European Refining--Part III, Alternatives to M&A and the Rise of the Asset-backed Trading Model
There is money to be made in European refining after all, but it is not really about the refinery, is it?Introduction
Market conditions confront European refiners with a complex set of challenges, and not all of them are well-equipped to survive. Opportune LLP (“Opportune”), a leading international energy consulting firm, examines the complex dynamics of the European market and the long-term outlook for the refining industry in Europe. In the third of a 3-article series, Opportune investigates alternatives to M&A and the rise of asset-backed trading models.
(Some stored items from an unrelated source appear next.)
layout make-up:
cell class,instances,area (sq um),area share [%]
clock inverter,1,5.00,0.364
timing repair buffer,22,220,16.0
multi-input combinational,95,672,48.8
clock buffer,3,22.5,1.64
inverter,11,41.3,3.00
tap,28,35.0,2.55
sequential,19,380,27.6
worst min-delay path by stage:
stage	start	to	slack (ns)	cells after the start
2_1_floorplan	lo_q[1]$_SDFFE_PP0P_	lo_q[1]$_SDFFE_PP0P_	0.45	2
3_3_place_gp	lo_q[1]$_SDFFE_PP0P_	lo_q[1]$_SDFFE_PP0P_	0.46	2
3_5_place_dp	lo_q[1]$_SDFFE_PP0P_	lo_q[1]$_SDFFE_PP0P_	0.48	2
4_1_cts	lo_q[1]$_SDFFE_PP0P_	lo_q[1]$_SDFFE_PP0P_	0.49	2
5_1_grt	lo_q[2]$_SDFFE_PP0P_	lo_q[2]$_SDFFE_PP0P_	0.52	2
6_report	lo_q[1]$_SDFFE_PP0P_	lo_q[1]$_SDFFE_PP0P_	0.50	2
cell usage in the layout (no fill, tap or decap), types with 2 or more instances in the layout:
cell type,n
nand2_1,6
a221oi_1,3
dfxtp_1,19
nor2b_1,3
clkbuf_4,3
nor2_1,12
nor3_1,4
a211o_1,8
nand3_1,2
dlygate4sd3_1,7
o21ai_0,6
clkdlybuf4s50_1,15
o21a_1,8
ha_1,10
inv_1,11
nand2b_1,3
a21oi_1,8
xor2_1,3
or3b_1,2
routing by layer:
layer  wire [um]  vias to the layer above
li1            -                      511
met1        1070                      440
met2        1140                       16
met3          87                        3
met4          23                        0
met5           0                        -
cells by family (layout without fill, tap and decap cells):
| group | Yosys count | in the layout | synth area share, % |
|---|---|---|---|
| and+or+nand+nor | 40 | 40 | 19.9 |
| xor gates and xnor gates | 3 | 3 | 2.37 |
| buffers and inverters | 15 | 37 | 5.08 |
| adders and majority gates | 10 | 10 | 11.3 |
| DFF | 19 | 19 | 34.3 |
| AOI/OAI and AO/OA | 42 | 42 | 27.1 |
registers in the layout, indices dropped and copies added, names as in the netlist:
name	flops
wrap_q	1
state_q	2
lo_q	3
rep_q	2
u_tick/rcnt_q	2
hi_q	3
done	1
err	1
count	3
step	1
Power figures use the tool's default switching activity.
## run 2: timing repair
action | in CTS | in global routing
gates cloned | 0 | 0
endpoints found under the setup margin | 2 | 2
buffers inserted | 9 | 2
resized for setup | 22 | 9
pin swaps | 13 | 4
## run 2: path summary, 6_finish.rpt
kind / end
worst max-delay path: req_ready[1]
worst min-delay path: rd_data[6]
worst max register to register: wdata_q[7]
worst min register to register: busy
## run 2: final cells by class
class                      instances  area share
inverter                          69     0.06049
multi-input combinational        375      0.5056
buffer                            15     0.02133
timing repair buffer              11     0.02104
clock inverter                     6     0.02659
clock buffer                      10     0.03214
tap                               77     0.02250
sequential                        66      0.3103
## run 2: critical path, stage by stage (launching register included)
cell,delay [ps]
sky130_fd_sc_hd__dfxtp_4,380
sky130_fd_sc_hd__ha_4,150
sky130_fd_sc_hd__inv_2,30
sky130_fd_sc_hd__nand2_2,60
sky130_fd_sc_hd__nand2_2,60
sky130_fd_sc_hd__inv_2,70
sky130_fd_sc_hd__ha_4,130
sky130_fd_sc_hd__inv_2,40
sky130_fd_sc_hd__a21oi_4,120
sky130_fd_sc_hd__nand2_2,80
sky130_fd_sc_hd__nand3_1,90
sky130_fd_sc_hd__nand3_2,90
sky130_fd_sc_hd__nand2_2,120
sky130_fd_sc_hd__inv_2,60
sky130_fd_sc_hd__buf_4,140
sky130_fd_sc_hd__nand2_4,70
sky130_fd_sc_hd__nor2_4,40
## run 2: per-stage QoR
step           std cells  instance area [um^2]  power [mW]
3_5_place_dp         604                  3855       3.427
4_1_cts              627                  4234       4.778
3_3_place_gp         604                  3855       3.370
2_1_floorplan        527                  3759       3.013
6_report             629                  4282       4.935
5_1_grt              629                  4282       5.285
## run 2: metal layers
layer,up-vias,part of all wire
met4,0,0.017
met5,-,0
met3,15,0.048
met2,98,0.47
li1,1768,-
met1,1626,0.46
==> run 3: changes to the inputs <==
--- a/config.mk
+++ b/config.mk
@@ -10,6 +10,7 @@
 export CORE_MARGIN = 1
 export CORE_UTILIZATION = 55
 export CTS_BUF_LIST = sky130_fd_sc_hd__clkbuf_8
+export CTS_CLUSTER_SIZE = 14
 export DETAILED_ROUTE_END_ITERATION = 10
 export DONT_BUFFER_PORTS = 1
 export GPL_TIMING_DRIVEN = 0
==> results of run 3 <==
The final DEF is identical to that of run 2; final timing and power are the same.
File: src/rtl/mem_access_ctrl.sv
`default_nettype none
// ============================================================================
// Module  : mem_access_ctrl
// Purpose : MEM-stage dcache access FSM with LL/SC link register and halt latch.
// Revision: 1.0
// ============================================================================
module mem_access_ctrl #(
    parameter int WORD_W = 32
) (
    input  logic              CLK,
    input  logic              RST,
    input  logic              mem_read_o,
    input  logic              mem_write_o,
    input  logic              datomic_o,
    input  logic              halt_o,
    input  logic [WORD_W-1:0] alu_out_o,
    input  logic [WORD_W-1:0] rdat2_o,
    input  logic              advance,
    input  logic              dhit,
    input  logic [WORD_W-1:0] dmemload,
    input  logic              snoop_inv,
    input  logic [WORD_W-1:0] snoop_addr,
    output logic              dmemREN,
    output logic              dmemWEN,
    output logic [WORD_W-1:0] dmemaddr,
    output logic [WORD_W-1:0] dmemstore,
    output logic              mem_stall,
    output logic [WORD_W-1:0] mem_rdata,
    output logic              link_valid,
    output logic              halt_flag
);

    typedef enum logic [1:0] {
        IDLE = 2'd0,
        REQ  = 2'd1,
        DONE = 2'd2
    } state_t;

    state_t            state;
    state_t            state_next;

    logic              op_read;
    logic              op_write;
    logic              op_atomic;
    logic [WORD_W-3:0] link_word;

    logic              memop;
    logic              is_sc;
    logic              link_ok;
    logic              issue;
    logic              sc_fail;
    logic              complete;
    logic              ll_done;
    logic              st_clear;
    logic              snoop_link;
    logic              snoop_new;

    logic              unused_snoop_bits;
    assign unused_snoop_bits = &{1'b0, snoop_addr[1:0]};

    assign memop      = mem_read_o | mem_write_o;
    assign is_sc      = datomic_o & mem_write_o;
    assign link_ok    = link_valid & (link_word == alu_out_o[WORD_W-1:2]);
    assign issue      = (state == IDLE) & memop;
    assign sc_fail    = is_sc & ~link_ok;
    assign complete   = (state == REQ) & dhit;
    assign ll_done    = complete & op_read & op_atomic;
    assign st_clear   = complete & op_write & ~op_atomic &
                        (dmemaddr[WORD_W-1:2] == link_word);
    assign snoop_link = snoop_inv & (snoop_addr[WORD_W-1:2] == link_word);
    assign snoop_new  = snoop_inv & (snoop_addr[WORD_W-1:2] == dmemaddr[WORD_W-1:2]);

    always_ff @(posedge CLK or posedge RST) begin
        if (RST) begin
            state <= IDLE;
        end else begin
            state <= state_next;
        end
    end

    // Request strobes come from registered state only, so reset kills them at once.
    always_comb begin
        state_next = state;
        dmemREN    = 1'b0;
        dmemWEN    = 1'b0;
        mem_stall  = 1'b0;
        case (state)
            IDLE: begin
                mem_stall = memop;
                if (memop) begin
                    state_next = sc_fail ? DONE : REQ;
                end
            end
            REQ: begin
                mem_stall = 1'b1;
                dmemREN   = op_read;
                dmemWEN   = op_write;
                if (dhit) begin
                    state_next = DONE;
                end
            end
            DONE: begin
                if (advance) begin
                    state_next = IDLE;
                end
            end
            default: state_next = IDLE;
        endcase
    end

    always_ff @(posedge CLK or posedge RST) begin
        if (RST) begin
            op_read    <= 1'b0;
            op_write   <= 1'b0;
            op_atomic  <= 1'b0;
            dmemaddr   <= '0;
            dmemstore  <= '0;
            mem_rdata  <= '0;
            link_word  <= '0;
            link_valid <= 1'b0;
            halt_flag  <= 1'b0;
        end else begin
            if (issue) begin
                op_read   <= mem_read_o;
                op_write  <= mem_write_o;
                op_atomic <= datomic_o;
                if (sc_fail) begin
                    mem_rdata <= '0;
                end else begin
                    dmemaddr  <= alu_out_o;
                    dmemstore <= rdat2_o;
                end
            end

            if (complete) begin
                if (op_read) begin
                    mem_rdata <= dmemload;
                end else if (op_write & op_atomic) begin
                    mem_rdata <= {{(WORD_W-1){1'b0}}, 1'b1};
                end
            end

            // A same-word invalidate on the LL completion edge must win over the new link.
            if (ll_done) begin
                link_word  <= dmemaddr[WORD_W-1:2];
                link_valid <= ~snoop_new;
            end else if ((issue & is_sc) | st_clear | snoop_link) begin
                link_valid <= 1'b0;
            end

            if ((state == IDLE) & ~memop & halt_o) begin
                halt_flag <= 1'b1;
            end
        end
    end

endmodule
`default_nettype wire
[src/rtl/note_source_arbiter.sv]
// Shares one voice between live keypad notes and the sequencer, with preemption gaps and a minimum hold.
// Optional NOTE_ARB_RESUME_EN: a released live note hands back to an active sequencer through a gap.
module note_source_arbiter
    import note_arb_pkg::*;
#(
    parameter int MIN_HOLD   = 50,
    parameter int GAP_CYCLES = 8
) (
    input  logic              clk,
    input  logic              n_rst,
    input  logic [NOTE_W-1:0] live_note,
    input  logic [NOTE_W-1:0] seq_note,
    input  logic              sequencer_on,
    output logic [NOTE_W-1:0] note_out,
    output logic              src_seq,
    output logic              note_strobe
);

    localparam int HOLD_W = (MIN_HOLD > 1) ? $clog2(MIN_HOLD) : 1;
    localparam int GAP_W  = (GAP_CYCLES > 1) ? $clog2(GAP_CYCLES) : 1;
    localparam logic [HOLD_W-1:0] HOLD_INIT = HOLD_W'(MIN_HOLD - 1);
    localparam logic [GAP_W-1:0]  GAP_INIT  = GAP_W'(GAP_CYCLES - 1);

    arb_state_t        r_state;
    arb_state_t        w_state_next;
    arb_src_t          r_target;
    arb_src_t          w_target_next;
    logic [NOTE_W-1:0] r_note_out;
    logic [NOTE_W-1:0] w_note_next;
    logic              r_note_strobe;
    logic              w_hold_load;
    logic              w_hold_zero;
    logic              w_gap_load;
    logic              w_gap_zero;
    logic              w_live_act;
    logic              w_seq_act;

    assign w_live_act = (live_note != NOTE_SILENT);
    assign w_seq_act  = sequencer_on && (seq_note != NOTE_SILENT);

    arb_down_counter #(.WIDTH(HOLD_W)) u_hold_cnt (
        .clk      (clk),
        .n_rst    (n_rst),
        .load     (w_hold_load),
        .load_val (HOLD_INIT),
        .dec      ((r_state == LIVE) || (r_state == SEQ)),
        .zero     (w_hold_zero)
    );

    arb_down_counter #(.WIDTH(GAP_W)) u_gap_cnt (
        .clk      (clk),
        .n_rst    (n_rst),
        .load     (w_gap_load),
        .load_val (GAP_INIT),
        .dec      (r_state == GAP),
        .zero     (w_gap_zero)
    );

    always_ff @(posedge clk or negedge n_rst) begin
        if (!n_rst) begin
            r_state       <= IDLE;
            r_target      <= SRC_LIVE;
            r_note_out    <= NOTE_SILENT;
            r_note_strobe <= 1'b0;
        end else begin
            r_state       <= w_state_next;
            r_target      <= w_target_next;
            r_note_out    <= w_note_next;
            r_note_strobe <= (w_note_next != NOTE_SILENT) && (w_note_next != r_note_out);
        end
    end

    always_comb begin
        w_state_next  = r_state;
        w_target_next = r_target;
        w_note_next   = r_note_out;
        w_hold_load   = 1'b0;
        w_gap_load    = 1'b0;
        unique case (r_state)
            IDLE: begin
                if (w_live_act) begin
                    w_state_next = LIVE;
                    w_note_next  = live_note;
                    w_hold_load  = 1'b1;
                end else if (w_seq_act) begin
                    w_state_next = SEQ;
                    w_note_next  = seq_note;
                    w_hold_load  = 1'b1;
                end
            end
            LIVE: begin
                if (w_live_act && (live_note != r_note_out)) begin
                    w_note_next = live_note;
                    w_hold_load = 1'b1;
                end else if (!w_live_act && w_hold_zero) begin
                    w_note_next  = NOTE_SILENT;
                    w_state_next = IDLE;
`ifdef NOTE_ARB_RESUME_EN
                    if (w_seq_act) begin
                        w_state_next  = GAP;
                        w_gap_load    = 1'b1;
                        w_target_next = SRC_SEQ;
                    end
`endif
                end
            end
            SEQ: begin
                // Live play preempts immediately, ignoring the minimum hold.
                if (w_live_act) begin
                    w_state_next  = GAP;
                    w_note_next   = NOTE_SILENT;
                    w_gap_load    = 1'b1;
                    w_target_next = SRC_LIVE;
                end else if (!sequencer_on) begin
                    w_state_next = IDLE;
                    w_note_next  = NOTE_SILENT;
                end else if ((seq_note != NOTE_SILENT) && (seq_note != r_note_out)) begin
                    w_note_next = seq_note;
                    w_hold_load = 1'b1;
                end else if ((seq_note == NOTE_SILENT) && w_hold_zero) begin
                    w_state_next = IDLE;
                    w_note_next  = NOTE_SILENT;
                end
            end
            GAP: begin
                w_note_next = NOTE_SILENT;
                if (w_gap_zero) begin
                    w_state_next = IDLE;
                    if ((r_target == SRC_LIVE) && w_live_act) begin
                        w_state_next = LIVE;
                        w_note_next  = live_note;
                        w_hold_load  = 1'b1;
                    end else if ((r_target == SRC_SEQ) && w_seq_act) begin
                        w_state_next = SEQ;
                        w_note_next  = seq_note;
                        w_hold_load  = 1'b1;
                    end
                end
            end
            default: begin
                w_state_next = IDLE;
                w_note_next  = NOTE_SILENT;
            end
        endcase
    end

    assign note_out    = r_note_out;
    assign src_seq     = (r_state == SEQ);
    assign note_strobe = r_note_strobe;

endmodule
In general, refining operators are assessing their options for each of their plants including:
- Outright sale, but the number of buyers are limited to trading houses and selected private equity firms;
- Reconfigurations to increase plant flexibility, take advantage of market opportunities, and produce low sulphur fuels compliant with European regulations;
- Conversion into storage terminals;
- Conversion into biofuel plants;
- Permanent closures.
Even so, not all refineries will be seen as an attractive asset-backed trading platform. If it is all about the ability to exploit market disconnects, investors will only benefit from refining assets that offer size and economies of scale, complexity, flexibility of supply, marketing flexibility, integration with the supply chain, good logistics, and access to captive market for refined products.
Opportune believes astute investors have the opportunity to “bargain hunt” and cherry-pick the best refining assets for their midstream and trading portfolios, offering the potential to build profitable asset-backed trading platforms.
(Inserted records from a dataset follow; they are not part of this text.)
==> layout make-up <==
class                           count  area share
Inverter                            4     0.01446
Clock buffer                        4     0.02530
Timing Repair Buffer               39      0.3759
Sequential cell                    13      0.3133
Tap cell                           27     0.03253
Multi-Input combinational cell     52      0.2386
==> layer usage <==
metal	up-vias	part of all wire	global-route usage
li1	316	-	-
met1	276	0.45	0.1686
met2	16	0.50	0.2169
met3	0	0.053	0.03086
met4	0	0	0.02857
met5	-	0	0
## config.mk

```make
export PLATFORM = sky130hd
export DESIGN_NAME = sipo_receiver
export DESIGN_NICKNAME = d
export VERILOG_FILES = /design/src/rtl/sipo_receiver_pkg.sv /design/src/rtl/sipo_shift_core.sv /design/src/rtl/sipo_receiver.sv
export SDC_FILE = /design/constraint.sdc
export NUM_CORES = 1
export LEC_CHECK = 0
export BUFFER_PORTS_ARGS = -buffer_cell sky130_fd_sc_hd__buf_4
export CAP_MARGIN = 30
export CORE_MARGIN = 5
export CORE_UTILIZATION = 55
export CTS_BUF_LIST = sky130_fd_sc_hd__clkbuf_8
export CTS_CLUSTER_SIZE = 40
export DETAILED_ROUTE_END_ITERATION = 8
export GPL_ROUTABILITY_DRIVEN = 1
export PLACE_DENSITY = 0.79
export SETUP_SLACK_MARGIN = 0.02
export SLEW_MARGIN = 15
export SYNTH_ARGS = -nofsm -noshare
export SYNTH_HDL_FRONTEND = slang
export SYNTH_SLANG_ARGS = --single-unit
export TNS_END_PERCENT = 20
```

## constraint.sdc

```tcl
create_clock -name clk -period 1.8 [get_ports clk]
set_clock_uncertainty 0.15 [all_clocks]
set_input_delay 0.09 -clock clk [delete_from_list [all_inputs] [get_ports clk]]
set_output_delay 0.09 -clock clk [all_outputs]
set_load 0.005 [all_outputs]
```
`config.mk`:
```
export PLATFORM = sky130hd
export DESIGN_NAME = note_sequencer
export DESIGN_NICKNAME = d
export VERILOG_FILES = /design/src/rtl/note_sequencer.sv
export SDC_FILE = /design/constraint.sdc
export NUM_CORES = 1
export LEC_CHECK = 0
export BUFFER_PORTS_ARGS = -buffer_cell sky130_fd_sc_hd__buf_2
export CELL_PAD_IN_SITES_DETAIL_PLACEMENT = 0
export CELL_PAD_IN_SITES_GLOBAL_PLACEMENT = 1
export CORE_AREA = 2 2 274 249
export DETAILED_ROUTE_END_ITERATION = 8
export DIE_AREA = 0 0 276 251
export PLACE_DENSITY_LB_ADDON = 0.1
export REMOVE_ABC_BUFFERS = 1
export SETUP_SLACK_MARGIN = 0.3
export SLEW_MARGIN = 5
export SYNTH_ARGS = -nofsm -noshare
export SYNTH_HDL_FRONTEND = slang
export SYNTH_SLANG_ARGS = --single-unit
```
`constraint.sdc`:
```
create_clock -name clock -period 8.22 [get_ports clock]
set_input_delay 0.411 -clock clock [delete_from_list [all_inputs] [get_ports clock]]
set_output_delay 0.411 -clock clock [all_outputs]
set_load 0.01 [all_outputs]
```
==> src/rtl/dma_cmd_fifo.sv <==
// dma_cmd_fifo: synchronous show-ahead FIFO with full/empty flags
module dma_cmd_fifo #(
    parameter int WIDTH = 9,
    parameter int DEPTH = 4
) (
    input  logic             clk,
    input  logic             reset_n,
    input  logic             push,
    input  logic [WIDTH-1:0] din,
    input  logic             pop,
    output logic [WIDTH-1:0] dout,
    output logic             full,
    output logic             empty
);
    localparam int AW = $clog2(DEPTH);
    logic [WIDTH-1:0] mem [DEPTH];
    logic [AW-1:0] wp, rp;
    logic [AW:0] cnt;
    always_ff @(posedge clk or negedge reset_n)
        if (!reset_n) begin
            wp  <= '0;
            rp  <= '0;
            cnt <= '0;
        end else begin
            if (push) wp <= wp + AW'(1);
            if (pop) rp <= rp + AW'(1);
            cnt <= cnt + (AW+1)'(push) - (AW+1)'(pop);
        end
    always_ff @(posedge clk)
        if (push) mem[wp] <= din;
    assign dout  = mem[rp];
    assign full  = cnt == (AW+1)'(DEPTH);
    assign empty = cnt == '0;
endmodule

==> src/rtl/axi_dma_wdata.sv <==
// axi_dma_wdata: reads DMA bursts from local RAM onto AXI W and tracks B completion
module axi_dma_wdata #(
    parameter int AXI_DW     = 128,
    parameter int RAM_AW     = 20,
    parameter int AXI_LW     = axi_pkg::AXI_LW,
    parameter int AXI_BRESPW = axi_pkg::AXI_BRESPW,
    parameter int AXI_IW     = axi_pkg::AXI_IW,
    parameter int CMDQ_DEPTH = 4
) (
    input  logic                  clk,
    input  logic                  reset_n,
    input  logic                  start,
    input  logic [RAM_AW-1:0]     src_sa,
    input  logic                  cmd_valid,
    output logic                  cmd_ready,
    input  logic [AXI_LW-1:0]     cmd_len,
    input  logic                  cmd_last,
    output logic                  ram_re,
    output logic [RAM_AW-1:0]     ram_a,
    input  logic [AXI_DW-1:0]     ram_q,
    output logic [AXI_DW-1:0]     axi_wdata,
    output logic [AXI_DW/8-1:0]   axi_wstrb,
    output logic                  axi_wlast,
    output logic                  axi_wvalid,
    input  logic                  axi_wready,
    input  logic [AXI_IW-1:0]     axi_bid,
    input  logic [AXI_BRESPW-1:0] axi_bresp,
    input  logic                  axi_bvalid,
    output logic                  axi_bready,
    output logic                  busy,
    output logic                  done,
    output logic                  err
);
    import axi_pkg::*;
    localparam int OW = $clog2(CMDQ_DEPTH) + 3;
    dma_state_e state, state_nx;
    logic [AXI_LW:0] head;
    logic q_full, q_empty, q_pop;
    logic [AXI_LW-1:0] beat_cnt, beat_nx;
    logic last_burst, last_nx, rd, rd_last, rd_fin, re_d, last_d, fin_d;
    logic [RAM_AW-1:0] addr;
    logic [AXI_DW+1:0] ob [2];
    logic hd;
    logic [1:0] ob_cnt;
    logic w_hs, wl_hs, b_hs, room, final_sent, fin_nx, done_c, bid_unused;
    logic signed [OW-1:0] outst, out_nx;

    dma_cmd_fifo #(.WIDTH(AXI_LW+1), .DEPTH(CMDQ_DEPTH)) u_cmdq (
        .clk, .reset_n, .push(cmd_valid && !q_full), .din({cmd_last, cmd_len}),
        .pop(q_pop), .dout(head), .full(q_full), .empty(q_empty)
    );

    assign bid_unused = ^axi_bid;
    assign cmd_ready  = !q_full;
    assign axi_wvalid = ob_cnt != 2'd0;
    assign axi_wdata  = ob[hd][AXI_DW-1:0];
    assign axi_wlast  = ob[hd][AXI_DW];
    assign axi_wstrb  = '1;
    assign axi_bready = busy;
    assign ram_re     = rd;
    assign ram_a      = addr;
    assign w_hs       = axi_wvalid && axi_wready;
    assign wl_hs      = w_hs && axi_wlast;
    assign b_hs       = axi_bvalid && axi_bready;
    // a beat leaving the buffer this cycle frees a slot for the read issued now
    assign room       = ({1'b0, ob_cnt} + {2'b0, re_d}) < (3'd2 + {2'b0, w_hs});
    assign fin_nx     = final_sent || (wl_hs && ob[hd][AXI_DW+1]);
    assign out_nx     = outst + OW'(wl_hs) - OW'(b_hs);
    assign done_c     = busy && fin_nx && out_nx == '0;

    // beat_cnt holds remaining beats minus one, so a max-length burst fits
    always_comb begin
        state_nx = state;
        beat_nx  = beat_cnt;
        last_nx  = last_burst;
        q_pop    = 1'b0;
        rd       = 1'b0;
        rd_last  = 1'b0;
        rd_fin   = 1'b0;
        if (state == IDLE) begin
            if (busy && !q_empty && room) begin
                q_pop    = 1'b1;
                rd       = 1'b1;
                rd_last  = head[AXI_LW-1:0] == '0;
                rd_fin   = rd_last && head[AXI_LW];
                last_nx  = head[AXI_LW];
                beat_nx  = head[AXI_LW-1:0] - AXI_LW'(1);
                state_nx = rd_last ? IDLE : BURST;
            end
        end else if (room) begin
            rd      = 1'b1;
            rd_last = beat_cnt == '0;
            rd_fin  = rd_last && last_burst;
            beat_nx = beat_cnt - AXI_LW'(1);
            if (rd_last) begin
                q_pop    = !q_empty;
                beat_nx  = head[AXI_LW-1:0];
                last_nx  = head[AXI_LW];
                state_nx = q_empty ? IDLE : BURST;
            end
        end
    end

    always_ff @(posedge clk or negedge reset_n)
        if (!reset_n) begin
            state      <= IDLE;
            beat_cnt   <= '0;
            last_burst <= 1'b0;
            re_d       <= 1'b0;
            last_d     <= 1'b0;
            fin_d      <= 1'b0;
            addr       <= '0;
            ob[0]      <= '0;
            ob[1]      <= '0;
            hd         <= 1'b0;
            ob_cnt     <= '0;
            outst      <= '0;
            final_sent <= 1'b0;
            busy       <= 1'b0;
            done       <= 1'b0;
            err        <= 1'b0;
        end else begin
            state      <= state_nx;
            beat_cnt   <= beat_nx;
            last_burst <= last_nx;
            re_d       <= rd;
            last_d     <= rd_last;
            fin_d      <= rd_fin;
            if (start && !busy) addr <= src_sa;
            else if (rd) addr <= addr + RAM_AW'(1);
            if (re_d) ob[hd ^ ob_cnt[0]] <= {fin_d, last_d, ram_q};
            if (w_hs) hd <= ~hd;
            ob_cnt     <= ob_cnt + {1'b0, re_d} - {1'b0, w_hs};
            outst      <= out_nx;
            final_sent <= fin_nx && !done_c;
            done       <= done_c;
            if (start && !busy) busy <= 1'b1;
            else if (done_c) busy <= 1'b0;
            if (start && !busy) err <= 1'b0;
            else if (b_hs && axi_bresp != RESP_OKAY) err <= 1'b1;
        end
endmodule
$ cat config.mk
export PLATFORM = sky130hd
export DESIGN_NAME = mem_access_unit
export DESIGN_NICKNAME = d
export VERILOG_FILES = /design/src/rtl/mem_access_unit.sv
export SDC_FILE = /design/constraint.sdc
export NUM_CORES = 1
export LEC_CHECK = 0
export CORE_ASPECT_RATIO = 0.7
export CORE_UTILIZATION = 48
export CTS_CLUSTER_DIAMETER = 40
export DETAILED_ROUTE_END_ITERATION = 6
export PLACE_DENSITY_LB_ADDON = 0.15
export SKIP_CTS_REPAIR_TIMING = 1
export SLEW_MARGIN = 40
export SYNTH_ARGS = -nofsm -noshare
export SYNTH_HDL_FRONTEND = slang
export SYNTH_SLANG_ARGS = --single-unit
$ cat constraint.sdc
create_clock -name clk -period 2.4 [get_ports clk]
set_input_delay 0.48 -clock clk [delete_from_list [all_inputs] [get_ports clk]]
set_output_delay 0.48 -clock clk [all_outputs]
set_load 0.03 [all_outputs]
File: config.mk
export PLATFORM = sky130hd
export DESIGN_NAME = line_packer_128to512
export DESIGN_NICKNAME = d
export VERILOG_FILES = /design/src/rtl/harp2_pkg.sv /design/src/rtl/line_packer_128to512.sv
export SDC_FILE = /design/constraint.sdc
export NUM_CORES = 2
export LEC_CHECK = 0
export BUFFER_PORTS_ARGS = -buffer_cell sky130_fd_sc_hd__buf_2
export CORE_MARGIN = 3
export CORE_UTILIZATION = 52
export CTS_BUF_LIST = sky130_fd_sc_hd__clkbuf_2 sky130_fd_sc_hd__clkbuf_4 sky130_fd_sc_hd__clkbuf_8
export CTS_CLUSTER_SIZE = 8
export DETAILED_ROUTE_END_ITERATION = 8
export GPL_ROUTABILITY_DRIVEN = 0
export PLACE_DENSITY = 0.79
export SLEW_MARGIN = 15
export SYNTH_ARGS = -nofsm -noshare
export SYNTH_HDL_FRONTEND = slang
export SYNTH_SLANG_ARGS = --single-unit
File: constraint.sdc
create_clock -name clk -period 2.4 [get_ports clk]
set_input_delay 0.24 -clock clk [delete_from_list [all_inputs] [get_ports clk]]
set_output_delay 0.24 -clock clk [all_outputs]
set_load 0.005 [all_outputs]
However, this is not an opportunity for the faint of heart, as deal closures and success will depend on several conditions related to valuation, limited capex, good configuration and location, potential uplift in profits, favourable labour regulations, and sustainable environmental liabilities.
Alternative options to an outright saleIn a challenging M&A market for refining assets, owners have been considering other alternative options:
1. Plant reconfiguration
Plant reconfiguration aims at increasing plant flexibility to run a broad variety of crude grades and produce the fuels that are more in demand. This means adding hydrocracker units to convert residual oils in lighter products, but also moving to other processing options to meet the requirements of regional markets for specialty products.
A reconfiguration project can be expensive and the investment decision largely driven by the size of the market opportunity, access to relevant feedstocks, and compliance with regulations in relation to permitting and environment. Click below to read the full article...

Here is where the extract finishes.